Dataset records:
BEGIN

This design comes from an exercise in tuning for small area on the open sky130 flow, not from production work. Function was checked by simulation only, so behaviour that the tests miss may differ from the original. Power and IR drop assume default switching activity.

## flow/config.mk

```make
export PLATFORM = sky130hd
export DESIGN_NAME = sha512_engine
export DESIGN_NICKNAME = sha512_engine
export VERILOG_FILES = /design/flow/design.v
export SDC_FILE = /design/flow/constraint.sdc
export NUM_CORES = 8
export LEC_CHECK = 0
export CAP_MARGIN = 20
export CORE_MARGIN = 2
export CORE_UTILIZATION = 30
export PLACE_DENSITY = 0.5
export SLEW_MARGIN = 20
export SYNTH_MEMORY_MAX_BITS = 16384
```

## flow/constraint.sdc

```tcl
create_clock -name core_clock -period 16.0 [get_ports {clk}]
set_input_delay 3.2000 -clock core_clock [delete_from_list [all_inputs] [get_ports {clk}]]
set_output_delay 3.2000 -clock core_clock [all_outputs]
set_load 0.01 [all_outputs]
```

END

#### TASK STATEMENT
Count every line of the data in which the word "constraint" appears, and report only the total.

#### YOUR SOLUTION
2